==== Dataset excerpts
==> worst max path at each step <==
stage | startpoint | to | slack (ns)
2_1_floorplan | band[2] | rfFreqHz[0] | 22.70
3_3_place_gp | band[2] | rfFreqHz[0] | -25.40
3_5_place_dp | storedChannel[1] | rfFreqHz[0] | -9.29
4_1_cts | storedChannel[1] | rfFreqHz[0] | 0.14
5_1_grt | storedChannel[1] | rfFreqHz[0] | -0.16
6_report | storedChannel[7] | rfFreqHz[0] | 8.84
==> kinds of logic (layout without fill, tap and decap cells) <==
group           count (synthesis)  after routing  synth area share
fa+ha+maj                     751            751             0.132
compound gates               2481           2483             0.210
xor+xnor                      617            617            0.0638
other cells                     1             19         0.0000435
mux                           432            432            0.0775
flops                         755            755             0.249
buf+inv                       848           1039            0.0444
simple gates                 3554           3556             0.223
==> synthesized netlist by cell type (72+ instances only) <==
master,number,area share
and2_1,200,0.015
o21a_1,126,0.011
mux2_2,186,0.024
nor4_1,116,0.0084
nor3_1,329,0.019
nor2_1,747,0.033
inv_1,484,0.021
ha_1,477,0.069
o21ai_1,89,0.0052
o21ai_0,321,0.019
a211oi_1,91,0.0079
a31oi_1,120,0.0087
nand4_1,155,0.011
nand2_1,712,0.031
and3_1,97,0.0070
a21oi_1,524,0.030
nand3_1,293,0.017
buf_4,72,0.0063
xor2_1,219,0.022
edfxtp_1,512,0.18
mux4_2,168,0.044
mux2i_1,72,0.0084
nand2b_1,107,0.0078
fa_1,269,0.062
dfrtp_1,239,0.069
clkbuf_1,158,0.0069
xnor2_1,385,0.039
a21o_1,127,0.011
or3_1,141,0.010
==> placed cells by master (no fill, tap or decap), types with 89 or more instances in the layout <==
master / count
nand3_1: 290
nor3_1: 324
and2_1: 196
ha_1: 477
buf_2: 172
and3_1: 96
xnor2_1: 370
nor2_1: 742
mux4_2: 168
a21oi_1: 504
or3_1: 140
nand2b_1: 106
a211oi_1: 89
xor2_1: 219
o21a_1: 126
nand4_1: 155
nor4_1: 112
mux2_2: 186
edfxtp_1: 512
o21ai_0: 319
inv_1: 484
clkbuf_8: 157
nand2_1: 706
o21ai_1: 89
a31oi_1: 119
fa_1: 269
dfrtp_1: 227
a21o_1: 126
[config.mk]
export PLATFORM = sky130hd
export DESIGN_NAME = motion_interrupt_controller
export DESIGN_NICKNAME = d
export VERILOG_FILES = /design/src/verilog/motion_irq_pkg.sv /design/src/verilog/motion_interrupt_controller.sv
export SDC_FILE = /design/constraint.sdc
export NUM_CORES = 1
export LEC_CHECK = 0
export BUFFER_PORTS_ARGS = -buffer_cell sky130_fd_sc_hd__clkbuf_2
export CORE_MARGIN = 2
export CORE_UTILIZATION = 50
export CTS_BUF_LIST = sky130_fd_sc_hd__clkbuf_4 sky130_fd_sc_hd__clkbuf_8 sky130_fd_sc_hd__clkbuf_16
export CTS_CLUSTER_DIAMETER = 30
export DETAILED_ROUTE_END_ITERATION = 6
export GPL_ROUTABILITY_DRIVEN = 1
export PLACE_DENSITY_LB_ADDON = 0.12
export SKIP_LAST_GASP = 1
export SYNTH_ARGS = -nofsm -noshare
export SYNTH_HDL_FRONTEND = slang
export SYNTH_SLANG_ARGS = --single-unit
[constraint.sdc]
create_clock -name core_clk -period 15.5 [get_ports core_clk]
set_input_delay 4.65 -clock core_clk [delete_from_list [all_inputs] [get_ports core_clk]]
set_output_delay 4.65 -clock core_clk [all_outputs]
set_load 0.005 [all_outputs]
========
Problem details ->
For this listing, copy out every line that includes the word "band".

Exercise solution ->
2_1_floorplan | band[2] | rfFreqHz[0] | 22.70
3_3_place_gp | band[2] | rfFreqHz[0] | -25.40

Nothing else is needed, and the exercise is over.